The institution has, indeed, continued to our own time; the garret is still the usual receptacle of the philosopher and poet; but this, like many ancient customs, is perpetuated only by an accidental imitation, without knowledge of the original reason for which it was established.
Causa latet; res est notissima.
The cause is secret, but th’ effect is known.
ADDISON.
Conjectures have, indeed, been advanced concerning these habitations of literature, but without much satisfaction to the judicious inquirer. Some have imagined, that the garret is generally chosen by the wits as most easily rented; and concluded that no man rejoices in his aerial abode, but on the days of payment. Others suspect, that a garret is chiefly convenient, as it is remoter than any other part of the house from the outer door, which is often observed to be infested by visitants, who talk incessantly of beer, or linen, or a coat, and repeat the same sounds every morning, and sometimes again in the afternoon, without any variation, except that they grow daily more importunate and clamorous, and raise their voices in time from mournful murmurs to raging vociferations. This eternal monotony is always detestable to a man whose chief pleasure is to enlarge his knowledge, and vary his ideas. Others talk of freedom from noise, and abstraction from common business or amusements; and some, yet more visionary, tell us, that the faculties are enlarged by open prospects, and that the fancy is at more liberty, when the eye ranges without confinement.
These conveniences may perhaps all be found in a well-chosen garret; but surely they cannot be supposed sufficiently important to have operated unvariably upon different climates, distant ages, and separate nations.
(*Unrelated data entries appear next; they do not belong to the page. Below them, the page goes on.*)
===== config.mk =====
export PLATFORM = sky130hd
export DESIGN_NAME = printer_port_pin_logic
export DESIGN_NICKNAME = d
export VERILOG_FILES = /design/src/core/pport_pkg.sv /design/src/core/bit_synchronizer.sv /design/src/core/irq_status_bank.sv /design/src/core/printer_port_pin_logic.sv
export VERILOG_INCLUDE_DIRS = /design/src /design/src/core
export SDC_FILE = /design/constraint.sdc
export NUM_CORES = 1
export LEC_CHECK = 0
export ABC_AREA = 0
export CORE_MARGIN = 2
export CORE_UTILIZATION = 57
export DETAILED_ROUTE_END_ITERATION = 10
export DONT_BUFFER_PORTS = 1
export PLACE_DENSITY_LB_ADDON = 0.2
export SLEW_MARGIN = 20
export SYNTH_ARGS = -nofsm -noshare
export SYNTH_HDL_FRONTEND = slang
export SYNTH_SLANG_ARGS = --single-unit

===== constraint.sdc =====
create_clock -name clock -period 2.3 [get_ports clock]
set_input_delay 0.23 -clock clock [delete_from_list [all_inputs] [get_ports clock]]
set_output_delay 0.23 -clock clock [all_outputs]
set_load 0.02 [all_outputs]

===== src/core/pport_map.svh =====
`ifndef PPORT_MAP_SVH
`define PPORT_MAP_SVH

// ----------------------------------------------------------------
// Register offsets on the host port.
// ----------------------------------------------------------------
`define PP_REG_DATA      3'h0
`define PP_REG_STATUS    3'h1
`define PP_REG_CONTROL   3'h2
`define PP_REG_EPP_ADDR  3'h3
`define PP_REG_EPP_DATA  3'h4
`define PP_REG_CONFIG    3'h5
`define PP_REG_IRQ_STAT  3'h6
`define PP_REG_IRQ_MASK  3'h7

// ----------------------------------------------------------------
// Field positions and reset values.
// ----------------------------------------------------------------
`define PP_CTL_STROBE    0
`define PP_CTL_AUTOLF    1
`define PP_CTL_INIT      2
`define PP_CTL_SELECT    3
`define PP_CTL_DIR       5
`define PP_CTL_RESET     8'h00
`define PP_CFG_ENABLE    0
`define PP_CFG_EPP       1
`define PP_CFG_RESET     8'h00
`define PP_STS_TIMEOUT   0
`define PP_STS_FAULT     3
`define PP_STS_SELECT    4
`define PP_STS_PAPER     5
`define PP_STS_ACK       6
`define PP_STS_NBUSY     7
`define PP_IRQ_ACK       0
`define PP_IRQ_FAULT     1
`define PP_IRQ_PAPER     2
`define PP_IRQ_EPP_DONE  3
`define PP_IRQ_EPP_TMO   4
`define PP_IRQ_COUNT     5
`define PP_SYNC_RESET    13'h1200
`define PP_PIN_BUSY      8
`define PP_PIN_ACK       9
`define PP_PIN_PAPER     10
`define PP_PIN_SELECT    11
`define PP_PIN_FAULT     12
`define PP_PIN_COUNT     13

// ----------------------------------------------------------------
// Timing.
// ----------------------------------------------------------------
`define PP_CLK_PERIOD_NS   10
`define PP_EPP_TIMEOUT_NS  10000
`define PP_EPP_TIMEOUT_CYC (`PP_EPP_TIMEOUT_NS / `PP_CLK_PERIOD_NS)

`endif


===== src/core/pport_pkg.sv =====
`default_nettype none
`include "pport_map.svh"

package pport_pkg;

  localparam int TMR_W = 16;
  typedef logic [TMR_W-1:0] timer_t;

  // Enhanced cycle sequencer, one-hot.
  typedef enum logic [2:0] {
    EPP_IDLE    = 3'h1,
    EPP_STROBE  = 3'h2,
    EPP_RELEASE = 3'h4
  } eppState_t;

  typedef struct packed {
    logic [7:0] dataReg;
    logic [7:0] ctrl;
    logic [7:0] cfg;
    logic [7:0] eppByte;
    logic [7:0] rdData;
    logic [7:0] pdOut;
    eppState_t  eppState;
    timer_t     timer;
    logic       eppWrite;
    logic       eppIsAddr;
    logic       timedOut;
    logic       prevAck;
    logic       prevFault;
    logic       prevPaper;
    logic       strobe_b;
    logic       autoLf_b;
    logic       init_b;
    logic       select_b;
    logic       ctrlOe_b;
    logic       pdOe_b;
    logic       rdyOe_b;
    logic       rdyOut;
  } portState_t;

  localparam portState_t STATE_RST = '{
    dataReg: 8'h00, ctrl: `PP_CTL_RESET, cfg: `PP_CFG_RESET,
    eppByte: 8'h00, rdData: 8'h00, pdOut: 8'h00,
    eppState: EPP_IDLE, timer: '0, eppWrite: 1'b0, eppIsAddr: 1'b0,
    timedOut: 1'b0, prevAck: 1'b1, prevFault: 1'b1, prevPaper: 1'b0,
    strobe_b: 1'b1, autoLf_b: 1'b1, init_b: 1'b0, select_b: 1'b1,
    ctrlOe_b: 1'b1, pdOe_b: 1'b1, rdyOe_b: 1'b1, rdyOut: 1'b0};

endpackage

`default_nettype wire


===== src/core/bit_synchronizer.sv =====
`default_nettype none

module bit_synchronizer #(
  parameter int unsigned      WIDTH   = 1,
  parameter logic [WIDTH-1:0] RST_VAL = '0
) (
  input  wire logic             clock,
  input  wire logic             rst_b,
  input  wire logic [WIDTH-1:0] din,
  output logic      [WIDTH-1:0] dout
);

  if (WIDTH < 1) begin : g_bad_width
    $error("bit_synchronizer needs WIDTH of at least 1");
  end

  typedef struct packed {
    logic [WIDTH-1:0] meta;
    logic [WIDTH-1:0] stable;
  } sync_t;

  sync_t state_q;
  sync_t state_d;

  // The first stage feeds only the second stage.
  always_comb begin
    state_d.meta   = din;
    state_d.stable = state_q.meta;
  end

  // Both stages load the idle level of each pin at reset.
  always_ff @(posedge clock or negedge rst_b) begin
    if (!rst_b) begin
      state_q <= '{meta: RST_VAL, stable: RST_VAL};
    end else begin
      state_q <= state_d;
    end
  end

  assign dout = state_q.stable;
endmodule // bit_synchronizer

`default_nettype wire


===== src/core/irq_status_bank.sv =====
`default_nettype none

module irq_status_bank #(
  parameter int unsigned N = 1
) (
  input  wire logic         clock,
  input  wire logic         rst_b,
  input  wire logic [N-1:0] eventIn,
  input  wire logic         maskWrite,
  input  wire logic [N-1:0] maskData,
  input  wire logic         statusRead,
  output logic      [N-1:0] status,
  output logic      [N-1:0] mask,
  output logic              irq
);

  if (N < 1 || N > 8) begin : g_bad_n
    $error("irq_status_bank serves 1 to 8 events");
  end

  typedef struct packed {
    logic [N-1:0] status;
    logic [N-1:0] mask;
    logic         irq;
  } irqState_t;

  irqState_t state_q;
  irqState_t state_d;

  // A read clears the sticky bits; an event in that cycle still sets.
  always_comb begin
    state_d        = state_q;
    state_d.status = (state_q.status & ~{N{statusRead}}) | eventIn;
    if (maskWrite) begin
      state_d.mask = maskData;
    end
    state_d.irq = |(state_d.status & state_d.mask);
  end

  // Registers the bank.
  always_ff @(posedge clock or negedge rst_b) begin
    if (!rst_b) begin
      state_q <= '0;
    end else begin
      state_q <= state_d;
    end
  end

  assign status = state_q.status;
  assign mask   = state_q.mask;
  assign irq    = state_q.irq;
endmodule // irq_status_bank

`default_nettype wire


===== src/core/printer_port_pin_logic.sv =====
// Design decisions made here: strobed register access and the register addresses.
`default_nettype none
`include "pport_map.svh"

module printer_port_pin_logic
  import pport_pkg::*;
#(
  parameter int unsigned TIMEOUT_CYCLES = `PP_EPP_TIMEOUT_CYC
) (
  input  wire logic       clock,
  input  wire logic       rst_b,
  input  wire logic [2:0] addr,
  input  wire logic [7:0] wrData,
  input  wire logic       wrStrobe,
  input  wire logic       rdStrobe,
  output logic      [7:0] rdData,
  output logic            irq,
  input  wire logic [7:0] portDataIn,
  output logic      [7:0] portDataOut,
  output logic            portDataOe_b,
  output logic            dataStrobe_b,
  output logic            autoLineFeed_b,
  output logic            initPrinter_b,
  output logic            selectPrinterOut_b,
  output logic            ctrlOe_b,
  input  wire logic       busy,
  input  wire logic       ack_b,
  input  wire logic       paperOut,
  input  wire logic       printerSelectedIn,
  input  wire logic       fault_b,
  output logic            chanReadyOut,
  output logic            chanReadyOe_b
);

  localparam int    IN_W     = `PP_PIN_COUNT;
  localparam timer_t TMR_LAST = timer_t'(TIMEOUT_CYCLES - 1);

  if (TIMEOUT_CYCLES < 1 || TIMEOUT_CYCLES > (2 ** TMR_W)) begin : g_bad
    $error("TIMEOUT_CYCLES does not fit the cycle timer");
  end

  // ----------------------------------------------------------------
  // Decoding shared by the write, read and sequencer logic.
  // ----------------------------------------------------------------
  function automatic logic hit(input logic [2:0] a, input logic [2:0] r);
    hit = (a == r);
  endfunction

  function automatic logic isEppReg(input logic [2:0] a);
    isEppReg = hit(a, `PP_REG_EPP_ADDR) || hit(a, `PP_REG_EPP_DATA);
  endfunction

  portState_t                    state_q;
  portState_t                    state_d;
  logic       [IN_W-1:0]         pinSync;
  logic                          en;
  logic                          eppMode;
  logic                          eppStart;
  logic                          eppActive;
  logic                          strobeOn;
  logic                          gBusy;
  logic                          gAck_b;
  logic                          gPaper;
  logic                          gSel;
  logic                          gFault_b;
  logic       [7:0]              gData;
  logic       [7:0]              statusByte;
  logic                          eppDone;
  logic                          eppTmo;
  logic       [`PP_IRQ_COUNT-1:0] events;
  logic       [`PP_IRQ_COUNT-1:0] irqStatus;
  logic       [`PP_IRQ_COUNT-1:0] irqMask;

  // ----------------------------------------------------------------
  // Pin inputs.
  // ----------------------------------------------------------------

  // Every printer pin and the data lines pass two flip-flops.
  bit_synchronizer #(
    .WIDTH   (IN_W),
    .RST_VAL (`PP_SYNC_RESET)
  ) u_pin_sync (
    .clock (clock),
    .rst_b (rst_b),
    .din   ({fault_b, printerSelectedIn, paperOut, ack_b, busy,
             portDataIn}),
    .dout  (pinSync)
  );

  // A disabled port sees its inputs held at their idle levels.
  assign en       = state_q.cfg[`PP_CFG_ENABLE];
  assign eppMode  = en & state_q.cfg[`PP_CFG_EPP];
  assign gBusy    = en & pinSync[`PP_PIN_BUSY];
  assign gAck_b   = ~en | pinSync[`PP_PIN_ACK];
  assign gPaper   = en & pinSync[`PP_PIN_PAPER];
  assign gSel     = en & pinSync[`PP_PIN_SELECT];
  assign gFault_b = ~en | pinSync[`PP_PIN_FAULT];
  assign gData    = en ? pinSync[7:0] : 8'h00;

  // Status byte as software reads it.
  always_comb begin
    statusByte                  = 8'h00;
    statusByte[`PP_STS_TIMEOUT] = state_q.timedOut;
    statusByte[`PP_STS_FAULT]   = gFault_b;
    statusByte[`PP_STS_SELECT]  = gSel;
    statusByte[`PP_STS_PAPER]   = gPaper;
    statusByte[`PP_STS_ACK]     = gAck_b;
    statusByte[`PP_STS_NBUSY]   = ~gBusy;
  end

  // ----------------------------------------------------------------
  // Event flags and interrupt.
  // ----------------------------------------------------------------

  // Falling acknowledge, falling fault and rising paper out are events.
  always_comb begin
    events                   = '0;
    events[`PP_IRQ_ACK]      = state_q.prevAck & ~gAck_b;
    events[`PP_IRQ_FAULT]    = state_q.prevFault & ~gFault_b;
    events[`PP_IRQ_PAPER]    = ~state_q.prevPaper & gPaper;
    events[`PP_IRQ_EPP_DONE] = eppDone;
    events[`PP_IRQ_EPP_TMO]  = eppTmo;
  end

  irq_status_bank #(
    .N (`PP_IRQ_COUNT)
  ) u_irq (
    .clock      (clock),
    .rst_b      (rst_b),
    .eventIn    (events),
    .maskWrite  (wrStrobe && hit(addr, `PP_REG_IRQ_MASK)),
    .maskData   (wrData[`PP_IRQ_COUNT-1:0]),
    .statusRead (rdStrobe && hit(addr, `PP_REG_IRQ_STAT)),
    .status     (irqStatus),
    .mask       (irqMask),
    .irq        (irq)
  );

  // ----------------------------------------------------------------
  // Next state.
  // ----------------------------------------------------------------
  assign eppStart = eppMode && state_q.eppState == EPP_IDLE &&
                    (wrStrobe || rdStrobe) && isEppReg(addr);

  always_comb begin
    state_d           = state_q;
    eppDone           = 1'b0;
    eppTmo            = 1'b0;
    state_d.rdData    = 8'h00;
    state_d.prevAck   = gAck_b;
    state_d.prevFault = gFault_b;
    state_d.prevPaper = gPaper;
    state_d.rdyOut    = 1'b0;

    // Host writes; a one written to the timeout bit clears it.
    if (wrStrobe) begin
      case (addr)
        `PP_REG_DATA:    state_d.dataReg = wrData;
        `PP_REG_CONTROL: state_d.ctrl = wrData;
        `PP_REG_CONFIG:  state_d.cfg = wrData;
        `PP_REG_STATUS:  state_d.timedOut =
          state_q.timedOut & ~wrData[`PP_STS_TIMEOUT];
        default: ;
      endcase
    end

    // Host reads, answered in the next cycle only.
    if (rdStrobe) begin
      case (addr)
        `PP_REG_DATA:     state_d.rdData =
          state_q.ctrl[`PP_CTL_DIR] ? gData : state_q.dataReg;
        `PP_REG_STATUS:   state_d.rdData = statusByte;
        `PP_REG_CONTROL:  state_d.rdData = state_q.ctrl;
        `PP_REG_EPP_ADDR: state_d.rdData = state_q.eppByte;
        `PP_REG_EPP_DATA: state_d.rdData = state_q.eppByte;
        `PP_REG_CONFIG:   state_d.rdData = state_q.cfg;
        `PP_REG_IRQ_STAT: state_d.rdData = 8'(irqStatus);
        `PP_REG_IRQ_MASK: state_d.rdData = 8'(irqMask);
        default:          state_d.rdData = 8'h00;
      endcase
    end

    // Enhanced cycle: strobe until busy rises, release until it falls.
    case (state_q.eppState)
      EPP_IDLE: ;
      EPP_STROBE: begin
        if (gBusy) begin
          if (!state_q.eppWrite) begin
            state_d.eppByte = gData;
          end
          state_d.eppState = EPP_RELEASE;
          state_d.timer    = '0;
        end else if (state_q.timer == TMR_LAST) begin
          eppTmo           = 1'b1;
          state_d.eppState = EPP_IDLE;
        end else begin
          state_d.timer = state_q.timer + timer_t'(1);
        end
      end
      EPP_RELEASE: begin
        if (!gBusy) begin
          eppDone          = 1'b1;
          state_d.eppState = EPP_IDLE;
        end else if (state_q.timer == TMR_LAST) begin
          eppTmo           = 1'b1;
          state_d.eppState = EPP_IDLE;
        end else begin
          state_d.timer = state_q.timer + timer_t'(1);
        end
      end
      default: state_d.eppState = EPP_IDLE;
    endcase

    // A new cycle starts only from idle; writes while busy are dropped.
    if (eppStart) begin
      state_d.eppWrite  = wrStrobe;
      state_d.eppIsAddr = hit(addr, `PP_REG_EPP_ADDR);
      state_d.eppState  = EPP_STROBE;
      state_d.timer     = '0;
      if (wrStrobe) begin
        state_d.eppByte = wrData;
      end
    end

    // Leaving enhanced mode or disabling abandons the cycle.
    if (!eppMode) begin
      state_d.eppState = EPP_IDLE;
    end

    // A timeout sets the sticky status bit; the set wins over a clear.
    if (eppTmo) begin
      state_d.timedOut = 1'b1;
    end

    // Pin drive from the next register and sequencer values.
    eppActive = state_d.eppState != EPP_IDLE;
    strobeOn  = state_d.eppState == EPP_STROBE;
    if (eppActive) begin
      state_d.strobe_b = ~state_d.eppWrite;
      state_d.autoLf_b = ~(strobeOn & ~state_d.eppIsAddr);
      state_d.select_b = ~(strobeOn & state_d.eppIsAddr);
      state_d.pdOut    = state_d.eppByte;
      state_d.pdOe_b   = ~(en & state_d.eppWrite);
    end else begin
      state_d.strobe_b = ~state_d.ctrl[`PP_CTL_STROBE];
      state_d.autoLf_b = ~state_d.ctrl[`PP_CTL_AUTOLF];
      state_d.select_b = ~state_d.ctrl[`PP_CTL_SELECT];
      state_d.pdOut    = state_d.dataReg;
      // Lines are released when reading or disabled.
      state_d.pdOe_b   = ~(state_d.cfg[`PP_CFG_ENABLE] &
                           ~state_d.ctrl[`PP_CTL_DIR]);
    end
    state_d.init_b   = state_d.ctrl[`PP_CTL_INIT];
    state_d.ctrlOe_b = ~state_d.cfg[`PP_CFG_ENABLE];
    state_d.rdyOe_b  = ~eppActive;
  end

  // ----------------------------------------------------------------
  // State register.
  // ----------------------------------------------------------------
  always_ff @(posedge clock or negedge rst_b) begin
    if (!rst_b) begin
      state_q <= STATE_RST;
    end else begin
      state_q <= state_d;
    end
  end

  // Every output comes straight from a flip-flop.
  assign rdData             = state_q.rdData;
  assign portDataOut        = state_q.pdOut;
  assign portDataOe_b       = state_q.pdOe_b;
  assign dataStrobe_b       = state_q.strobe_b;
  assign autoLineFeed_b     = state_q.autoLf_b;
  assign initPrinter_b      = state_q.init_b;
  assign selectPrinterOut_b = state_q.select_b;
  assign ctrlOe_b           = state_q.ctrlOe_b;
  assign chanReadyOut       = state_q.rdyOut;
  assign chanReadyOe_b      = state_q.rdyOe_b;
endmodule // printer_port_pin_logic

`default_nettype wire


==> impl_metrics.ini, run 1 <==
[synth]
synth_ff_type = dfrtp_1
ys_async_sr_fraction_pct = 100.0
syn_nets = 492
synth_top_area_share_pct = 48.38
yosysUniqueCellTypes = 57
synth.ff_latch_count = 116
synth_top_area_cell = dfrtp_1
synth_edf_count = 0
avgSynthCellArea_sq_um = 11.51
seq_area_frac_synth_pct = 54.79
ys_warn_count = 0
netlist_area_sq_um = 5328
synth_area_leaders = dfrtp_1 (48%), mux2_2 (7.2%), dfstp_2 (6.4%)
synth_cells = 463

[die]
start_util_pct = 58.21
core_sq_um = 9153
die_w_microns = 100.7
chipHeight_microns = 100.7
die_area_sq_um = 10140
rows = 35
io_pins = 53

[routing]
drc = 0
first_pass_iters = 5
post_drt_wl_per_cell_microns = 20.99
routed.top_layer = met4
routed-wl-met2_mm = 6.511
drt-met1-wl_mm = 5.451
dr_total_vias = 3676
drtAntennaViolNets = 0
drtIter0Drc = 362
wl_met3_microns = 667
avgViaCountPerCell = 6.046
routed_wl_mm = 12.76

[worst_hold_path]
hold_path_class = in2async

[critical_path]
path_buf_inv = 1
crit_cells = 7
criticalPathCategory = reg2reg
cp_max_fo = 5
r2r_setup_slack_ns = 0.13
endpoint = portDataOut[3]$_DFF_PN0_
cp_data_required_time_ns = 2.70
endpoint_kind = register
r2r_start = state_q[14]$_DFFE_PN0P_
critPathLaunchType = register
crit_slowest_cell = dfrtp_1
cp_top_family = simple AND/OR/NAND/NOR gates
cpPeakStageDelay_ns = 0.41
cp_cell_sequence = ha_1, and4b_1, nand4_1, nand2b_1, a311oi_4, buf_4, mux2_4
r2r_end = portDataOut[3]$_DFF_PN0_
cp_data_arrival_time_ns = 2.57
worstRegToRegCells = 7
critPathLaunch = state_q[14]$_DFFE_PN0P_

[sta]
finalWorstSetupSlack_ns = 0.1316
post-route-period-util_pct = 94.28
rsz0062_at_grt = no
hold_viol_final = 116
relSlewSlack_pct = 50.15
whs_ns = -0.5923
fin_skew_ns = 0.009837
report.final.slew_viol_count = 0
fmax_mhz = 461.2
setup_viol = 0
worst_slew_pin_slew_ns = 0.7450
final.min_clock_period_ns = 2.168

[final_layout]
drive_above_1_share_pct = 22.94
syn_to_final_growth_pct = 16.04
nets = 513
num_antenna_cells = 0
fin_util_pct = 67.55
finalNonFillerCells = 608

[job]
maxCapViolations = 0

[clocking]
cts_tree = built
cts.sinks = 116
clk-insertion-delay-late_ns = 0.52
cts_root_buffer = clkbuf_8
cts_inserted_buffers = 17
path_clk_slew_ns = 0.06
cts_max_level = 4
ctsHoldBuffers = 27
clockBufferDepth = 2

[place]
place_inst = 547
gp_congestion = 0.8732
portBuffers = 0
preCtsSetupSlack_ns = 0.09185
dp_hpwl_mm = 7.961

[pwr]
power_density_nw_per_um2 = 1004
p_switching_w = 0.001919
p_sw_share_pct = 30.93
p_clk_share_pct = 38.1
p_comb_share_pct = 14.9
p_leak_nw = 2.642
seqPwrFrac_pct = 47.0
ir_drop_mv = 0.5359
intPower_w = 0.004286

[global_route]
first_global_vias = 3666
grt_pass1_wl_mm = 20.51
grt_max_degree = 117
overflow = 0
grtUsageTotal_pct = 27.12
antenna_found_initial = 0

[outcome]
violations = hold timing
status = finished, violations left
power by group through the flow:
stage | Clock (W) | Sequential (W) | Combinational, W
2_1_floorplan | 0 | 0.00274 | 0.000843
3_3_place_gp | 0 | 0.00292 | 0.000825
3_5_place_dp | 0 | 0.00293 | 0.000855
4_1_cts | 0.00240 | 0.00291 | 0.000921
5_1_grt | 0.00250 | 0.00296 | 0.00102
6_report | 0.00237 | 0.00292 | 0.000923
cell families after synthesis:
logic type	Yosys count	share of synthesized area [%]
AOI/OAI and AO/OA	95	12.71
xor gates and xnor gates	3	0.4933
adders and majority gates	1	0.2348
buffers and inverters	63	5.848
DFF	116	54.79
muxes	61	13.29
other	1	0.07039
and+or+nand+nor	123	12.56
metal layers:
| layer | up-vias | track usage (%) |
|---|---|---|
| met2 | 113 | 43.64 |
| met3 | 12 | 6.311 |
| met1 | 1863 | 36.04 |
| met4 | 0 | 10.01 |
| met5 | - | 0 |
| li1 | 1688 | - |
state kept, by name (all words and copies together) (netlist names):
register and cells:
portDataOut 8, u_pin_sync.state_d 13, dataStrobe_b 1, chanReadyOe_b 1, autoLineFeed_b 1, state_q 56
ctrlOe_b 1, u_irq.mask 5, selectPrinterOut_b 1, u_pin_sync.dout 13, rdData 8, en 1
portDataOe_b 1, u_irq.status 5, u_irq.irq 1
cells in the mapped netlist (2+ instances only):
| library cell | number |
|---|---|
| a21boi_0 | 2 |
| a21o_1 | 2 |
| a21oi_1 | 9 |
| a221oi_1 | 3 |
| a22o_1 | 2 |
| a22oi_1 | 7 |
| a31oi_1 | 6 |
| a41oi_1 | 2 |
| and2_1 | 8 |
| and3b_1 | 3 |
| buf_4 | 18 |
| clkbuf_1 | 22 |
| dfrtp_1 | 103 |
| dfstp_2 | 13 |
| inv_1 | 21 |
| mux2_2 | 34 |
| mux2_4 | 6 |
| mux2i_1 | 19 |
| mux4_2 | 2 |
| nand2_1 | 33 |
| nand2b_1 | 12 |
| nand3_1 | 17 |
| nand3b_1 | 2 |
| nand4_1 | 9 |
| nand4b_1 | 3 |
| nor2_1 | 10 |
| nor2b_1 | 7 |
| nor3_1 | 4 |
| nor3b_1 | 4 |
| nor4_1 | 4 |
| o2111a_1 | 2 |
| o211a_1 | 2 |
| o211ai_1 | 2 |
| o21ai_0 | 33 |
| o22ai_1 | 2 |
| o2bb2ai_1 | 2 |
| o31ai_1 | 8 |
| o41ai_1 | 3 |
| or2_2 | 2 |
| xor2_1 | 3 |
placed cells by master (no fill, tap or decap), types with 4 or more instances in the layout:
| cell | n |
|---|---|
| nand2_1 | 33 |
| a22oi_1 | 7 |
| dfstp_2 | 13 |
| mux2_4 | 6 |
| mux2_2 | 34 |
| nand4_1 | 9 |
| a31oi_1 | 6 |
| a21oi_1 | 9 |
| nand3_1 | 17 |
| clkinvlp_4 | 4 |
| o21ai_0 | 33 |
| nand2b_1 | 12 |
| nor2b_1 | 7 |
| buf_4 | 16 |
| o31ai_1 | 8 |
| nor2_1 | 10 |
| clkbuf_16 | 16 |
| dlygate4sd3_1 | 27 |
| and2_1 | 8 |
| mux2i_1 | 19 |
| nor3b_1 | 4 |
| dfrtp_1 | 103 |
| inv_1 | 21 |
| inv_6 | 5 |
timing repair:
item,CTS,global route
endpoints found under the setup margin,0,6
setup buffers,0,2
endpoints found under the hold margin,184,116
resized for setup,0,2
Of an universal practice, there must still be presumed an universal cause, which, however recondite and abstruse, may be perhaps reserved to make me illustrious by its discovery, and you by its promulgation.
It is universally known that the faculties of the mind are invigorated or weakened by the state of the body, and that the body is in a great measure regulated by the various compressions of the ambient element. The effects of the air in the production or cure of corporeal maladies have been acknowledged from the time of Hippocrates; but no man has yet sufficiently considered how far it may influence the operations of the genius, though every day affords instances of local understanding, of wits and reasoners, whose faculties are adapted to some single spot, and who, when they are removed to any other place, sink at once into silence and stupidity. I have discovered, by a long series of observations, that invention and elocution suffer great impediments from dense and impure vapours, and that the tenuity of a defecated air at a proper distance from the surface of the earth, accelerates the fancy, and sets at liberty those intellectual powers which were before shackled by too strong attraction, and unable to expand themselves under the pressure of a gross atmosphere. I have found dulness to quicken into sentiment in a thin ether, as water, though not very hot, boils in a receiver partly exhausted; and heads, in appearance empty, have teemed with notions upon rising ground, as the flaccid sides of a football would have swelled out into stiffness and extension.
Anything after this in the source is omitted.